■ Exercise instructions: Where a line below includes the word "bits", copy that line.

■ Supplied data:
## config.mk

```make
export PLATFORM = sky130hd
export DESIGN_NAME = rlbp_code_receiver
export DESIGN_NICKNAME = d
export VERILOG_FILES = /design/src/rtl/rlbp_pkg.sv /design/src/rtl/rlbp_code_fifo.sv /design/src/rtl/rlbp_code_receiver.sv
export SDC_FILE = /design/constraint.sdc
export NUM_CORES = 1
export LEC_CHECK = 0
export CORE_MARGIN = 8
export CORE_UTILIZATION = 57
export CTS_CLUSTER_SIZE = 10
export DETAILED_ROUTE_END_ITERATION = 16
export GPL_TIMING_DRIVEN = 0
export PLACE_DENSITY = 0.83
export SLEW_MARGIN = 10
export SYNTH_ARGS = -nofsm -noshare
export SYNTH_HDL_FRONTEND = slang
export SYNTH_SLANG_ARGS = --single-unit
```

## constraint.sdc

```tcl
create_clock -name wb_clk_i -period 4.2 [get_ports wb_clk_i]
set_input_delay 0.84 -clock wb_clk_i [delete_from_list [all_inputs] [get_ports wb_clk_i]]
set_output_delay 0.84 -clock wb_clk_i [all_outputs]
set_load 0.02 [all_outputs]
```

## src/rtl/rlbp_pkg.sv

```systemverilog
// Shared types and constants for the rlbp serial code receiver.
// Signal lane indices address the packed synchronizer pipeline in the top.
package rlbp_pkg;
  localparam int CODE_W_DEF  = 12;
  localparam int SYNC_STAGES = 2;

  localparam int SIG_CLK   = 0;
  localparam int SIG_START = 1;
  localparam int SIG_DONE  = 2;
  localparam int SIG_DATA  = 3;
  localparam int NUM_SIGS  = 4;

  typedef enum logic [1:0] {IDLE, RECV, CHECK} rx_state_t;
endpackage

```

## src/rtl/rlbp_code_fifo.sv

```systemverilog
// Small synchronous FIFO for received codes; head is zero while empty.
// A push into a full FIFO is accepted when a pop lands in the same cycle.
module rlbp_code_fifo #(
  parameter int DEPTH  = 4,
  parameter int CODE_W = 12
) (
  input  logic                     gclk,
  input  logic                     grst_n,
  input  logic                     push_i,
  input  logic                     pop_i,
  input  logic [CODE_W-1:0]        data_i,
  output logic [CODE_W-1:0]        data_o,
  output logic                     full_o,
  output logic                     empty_o,
  output logic [$clog2(DEPTH):0]   level_o
);
  localparam int AW = $clog2(DEPTH);
  localparam logic [AW:0] FULL_LVL = (AW+1)'(DEPTH);

  logic [AW:0]                   wr_q, wr_d, rd_q, rd_d;
  logic [DEPTH-1:0][CODE_W-1:0]  mem_q, mem_d;
  logic                          do_push, do_pop;

  assign level_o = wr_q - rd_q;
  assign empty_o = (wr_q == rd_q);
  assign full_o  = (level_o == FULL_LVL);
  assign do_pop  = pop_i & ~empty_o;
  assign do_push = push_i & (~full_o | do_pop);
  assign data_o  = empty_o ? '0 : mem_q[rd_q[AW-1:0]];

  always_comb begin
    wr_d  = wr_q + (AW+1)'(do_push);
    rd_d  = rd_q + (AW+1)'(do_pop);
    mem_d = mem_q;
    if (do_push) mem_d[wr_q[AW-1:0]] = data_i;
  end

  always_ff @(posedge gclk or negedge grst_n) begin
    if (!grst_n) begin
      wr_q  <= '0;
      rd_q  <= '0;
      mem_q <= '0;
    end else begin
      wr_q  <= wr_d;
      rd_q  <= rd_d;
      mem_q <= mem_d;
    end
  end
endmodule

```

## src/rtl/rlbp_code_receiver.sv

```systemverilog
// Oversampling receiver for the rlbp serial code stream: deserializes frames,
// checks their length and queues good codes behind a valid/ready interface.
module rlbp_code_receiver
  import rlbp_pkg::*;
#(
  parameter int CODE_W = CODE_W_DEF,
  parameter int DEPTH  = 4,
  parameter int CNT_W  = 16
) (
  input  logic                      wb_clk_i,
  input  logic                      wb_rst_ni,
  input  logic                      enable_i,
  input  logic                      ser_clk_i,
  input  logic                      ser_start_i,
  input  logic                      ser_data_i,
  input  logic                      ser_done_i,
  output logic [CODE_W-1:0]         code_o,
  output logic                      code_valid_o,
  input  logic                      code_ready_i,
  output logic [$clog2(DEPTH):0]    fifo_level_o,
  output logic [CNT_W-1:0]          frame_cnt_o,
  output logic                      err_short_o,
  output logic                      err_long_o,
  output logic                      overflow_o,
  input  logic                      clr_err_i
);
  localparam int BCW = $clog2(CODE_W + 2);
  localparam logic [BCW-1:0] BIT_FULL = BCW'(CODE_W);
  localparam logic [BCW-1:0] BIT_SAT  = BCW'(CODE_W + 1);

  // Stages 0..SYNC_STAGES-1 synchronize; the last stage is the edge reference.
  logic [SYNC_STAGES:0][NUM_SIGS-1:0] sync_q, sync_d;
  logic clk_rise, start_rise, done_rise, data_s;

  rx_state_t          state_q, state_d;
  logic [CODE_W-1:0]  shreg_q, shreg_d;
  logic [BCW-1:0]     bit_cnt_q, bit_cnt_d;
  logic [CNT_W-1:0]   cnt_q, cnt_d;
  logic               err_short_q, err_short_d, err_long_q, err_long_d, ovf_q, ovf_d;
  logic               push_req, push_ok, pop, set_short, set_long, set_ovf;
  logic               fifo_full, fifo_empty;

  assign sync_d = {sync_q[SYNC_STAGES-1:0], {ser_data_i, ser_done_i, ser_start_i, ser_clk_i}};
  assign clk_rise   = sync_q[SYNC_STAGES-1][SIG_CLK]   & ~sync_q[SYNC_STAGES][SIG_CLK];
  assign start_rise = sync_q[SYNC_STAGES-1][SIG_START] & ~sync_q[SYNC_STAGES][SIG_START];
  assign done_rise  = sync_q[SYNC_STAGES-1][SIG_DONE]  & ~sync_q[SYNC_STAGES][SIG_DONE];
  // Data is taken one stage behind the clock edge so it predates the rise.
  assign data_s     = sync_q[SYNC_STAGES][SIG_DATA];

  always_comb begin
    state_d   = state_q;
    shreg_d   = shreg_q;
    bit_cnt_d = bit_cnt_q;
    push_req  = 1'b0;
    set_short = 1'b0;
    set_long  = 1'b0;
    case (state_q)
      IDLE: begin
        if (start_rise && enable_i) begin
          state_d   = RECV;
          shreg_d   = '0;
          bit_cnt_d = '0;
        end
      end
      RECV: begin
        if (!enable_i) begin
          state_d = IDLE;
        end else if (start_rise) begin
          shreg_d   = '0;
          bit_cnt_d = '0;
        end else begin
          if (clk_rise) begin
            shreg_d = {shreg_q[CODE_W-2:0], data_s};
            if (bit_cnt_q != BIT_SAT) bit_cnt_d = bit_cnt_q + 1'b1;
          end
          if (done_rise) state_d = CHECK;
        end
      end
      CHECK: begin
        state_d   = IDLE;
        push_req  = (bit_cnt_q == BIT_FULL);
        set_short = (bit_cnt_q <  BIT_FULL);
        set_long  = (bit_cnt_q >  BIT_FULL);
      end
      default: state_d = IDLE;
    endcase

    pop     = ~fifo_empty & code_ready_i;
    push_ok = push_req & (~fifo_full | pop);
    set_ovf = push_req & fifo_full & ~pop;
    cnt_d   = cnt_q + CNT_W'(push_ok);

    err_short_d = (err_short_q & ~clr_err_i) | set_short;
    err_long_d  = (err_long_q  & ~clr_err_i) | set_long;
    ovf_d       = (ovf_q       & ~clr_err_i) | set_ovf;
  end

  always_ff @(posedge wb_clk_i or negedge wb_rst_ni) begin
    if (!wb_rst_ni) begin
      sync_q      <= '0;
      state_q     <= IDLE;
      shreg_q     <= '0;
      bit_cnt_q   <= '0;
      cnt_q       <= '0;
      err_short_q <= 1'b0;
      err_long_q  <= 1'b0;
      ovf_q       <= 1'b0;
    end else begin
      sync_q      <= sync_d;
      state_q     <= state_d;
      shreg_q     <= shreg_d;
      bit_cnt_q   <= bit_cnt_d;
      cnt_q       <= cnt_d;
      err_short_q <= err_short_d;
      err_long_q  <= err_long_d;
      ovf_q       <= ovf_d;
    end
  end

  rlbp_code_fifo #(.DEPTH(DEPTH), .CODE_W(CODE_W)) u_fifo (
    .gclk    (wb_clk_i),
    .grst_n  (wb_rst_ni),
    .push_i  (push_ok),
    .pop_i   (pop),
    .data_i  (shreg_q),
    .data_o  (code_o),
    .full_o  (fifo_full),
    .empty_o (fifo_empty),
    .level_o (fifo_level_o)
  );

  assign code_valid_o = ~fifo_empty;
  assign frame_cnt_o  = cnt_q;
  assign err_short_o  = err_short_q;
  assign err_long_o   = err_long_q;
  assign overflow_o   = ovf_q;
endmodule

```

### Yosys cells after proc, flatten, opt, wreduce, memory -nomap -nowiden

Cells that the tools add are included.

| word-level totals | value |
|---|---|
| register bits | 103 |
| bits in latches | 0 |
| RAM bits | 0 |
| ROM bits | 0 |
| output and inout port bits | 35 |
| logic and storage cells | 94 |
| memories | 0 |

| cells by class | value |
|---|---|
| $add $sub $neg | 5 |
| multiply operators | 0 |
| div/mod/pow operators | 0 |
| $lt $le $gt $ge | 5 |
| eq/ne operators | 12 |
| shift-type cells | 0 |
| mux-type cells | 25 |
| bitwise gates (word level) | 24 |
| reductions and logical operators | 7 |

Operators with widths:

| cell | number |
|---|---|
| $mux 12 | 7 |
| $bwmux 48 | 1 |
| $bmux 12 s2 | 1 |
| $demux 12 s2 | 1 |
| $pmux 12 s2 | 1 |
| $mux 4 | 5 |
| $add 16x1->16 | 1 |
| $and 1x1->1 | 12 |
| $ne 3x3->1 const B | 4 |
| $mux 2 | 4 |
| $pmux 4 s2 | 1 |
| $not 1->1 | 7 |
| $add 3x1->3 | 2 |
| $lt 2x3->1 const B | 2 |
| $or 1x1->1 | 5 |
| $reduce_and 5->1 | 1 |
| $add 4x1->4 const B | 1 |
| $eq 4x4->1 const B | 1 |
| $gt 4x4->1 const B | 1 |
| $lt 4x4->1 const B | 1 |
| $ne 2x2->1 const B | 2 |
| $ne 4x4->1 const B | 1 |
| $pmux 2 s2 | 1 |
| $reduce_and 4->1 | 1 |
| other kinds (11) | 14 |

### Depth between registers and ports, before layout

| depth | value |
|---|---|
| depth in word-level cells | 7 |
| gate-level depth with buffers | 12 |
| mapped depth without buffers | 12 |

### By module

From an unflattened synthesis, not the netlist that was laid out.

| second synthesis, totals | value |
|---|---|
| cells, all modules | 352 |
| area total of the unflattened synthesis | 4580.6 µm² |

By module, submodules not included:

| module | times used | cells an instance | area an instance (µm²) |
|---|---|---|---|
| rlbp_code_fifo | 1 | 184 | 2615.0 |
| rlbp_code_receiver | 1 | 168 | 1965.6 |

### Worst setup path before layout

OpenSTA, ideal clock, no wires.

| timing path | value |
|---|---|
| path kind | register -> register |
| start | register u_fifo.wr_q[0] |
| end | register cnt_q[10] (netlist: frame_cnt_o[10]) |
| setup time | 0.129 ns |
| data arrival time | 2.933 ns |
| path slack | 1.137 ns |
| stages on the path, launching flop included | 13 |
| path buffers | 0 |
| period minus slack after synthesis | 3.063 ns |
| cell sequence | dfrtp_1 inv_1 ha_1 fa_1 nand3b_1 mux2i_4 a21oi_1 ha_1 ha_1 and4_1 and4_1 nand3_1 xnor2_1 |

| on the way | value |
|---|---|
| word-level cells in the longest chain between the ends | 6 |
| elaborated cells on any way between the ends | 9 |
| those cells by class | add/sub: 2; eq/ne: 2; bitwise: 5 |

Ends and longest elaborated chain:

| element | line | text |
|---|---|---|
| start: declaration | rlbp_code_fifo.sv:20 | `logic [AW:0] wr_q, wr_d, rd_q, rd_d;` |
| start signal: assignment | rlbp_code_fifo.sv:44 | `wr_q <= wr_d;` |
| $sub 3x3->3 / $eq 3x3->1 (equally long branches) | rlbp_code_fifo.sv:24, rlbp_code_fifo.sv:25 |  |
| $eq 3x3->1 / $not 1->1 (equally long branches) | rlbp_code_fifo.sv:26, rlbp_code_receiver.sv:88 |  |
| $not 1->1 / $and 1x1->1 (equally long branches) | rlbp_code_receiver.sv:89, rlbp_code_receiver.sv:88 |  |
| $or 1x1->1 * | rlbp_code_receiver.sv:89 | `push_ok = push_req & (~fifo_full \| pop);` |
| $and 1x1->1 * | rlbp_code_receiver.sv:89 |  |
| $add 16x1->16 * | rlbp_code_receiver.sv:91 | `cnt_d = cnt_q + CNT_W'(push_ok);` |
| via cnt_d[10] | rlbp_code_receiver.sv:38 | `logic [CNT_W-1:0] cnt_q, cnt_d;` |
| end signal: assignment | rlbp_code_receiver.sv:113 | `cnt_q <= cnt_d;` |
| end: declaration | rlbp_code_receiver.sv:38 |  |

The timed path passes the listed nets; every way through them passes the cells marked *.
A chain may end at the register's enable or synchronous reset.

### Final worst setup path

| timing path | value |
|---|---|
| start | register u_fifo.rd_q[1] |
| end | output port code_o[5] |

| on the way | value |
|---|---|
| word-level cells in the longest chain between the ends | 3 |
| elaborated cells on any way between the ends | 4 |
| those cells by class | eq/ne: 1; mux: 3 |

Ends and longest elaborated chain:

| element | line | text |
|---|---|---|
| start: declaration | rlbp_code_fifo.sv:20 |  |
| start signal: assignment | rlbp_code_fifo.sv:45 | `rd_q <= rd_d;` |
| $bmux 12 s2 | rlbp_code_fifo.sv:29 | `assign data_o = empty_o ? '0 : mem_q[rd_q[AW-1:0]];` |
| $mux 12 (implied by the code) | rlbp_code_fifo.sv:29 |  |
| $mux 12 * | rlbp_code_fifo.sv:29 |  |
| end: declaration | rlbp_code_receiver.sv:17 | `output logic [CODE_W-1:0] code_o,` |

Every way passes the cells marked *; elsewhere a longest branch is shown, timed or not. The select of a mux whose other input is x is not followed.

■ Solution to this task:
| register bits | 103 |
| bits in latches | 0 |
| RAM bits | 0 |
| ROM bits | 0 |
| output and inout port bits | 35 |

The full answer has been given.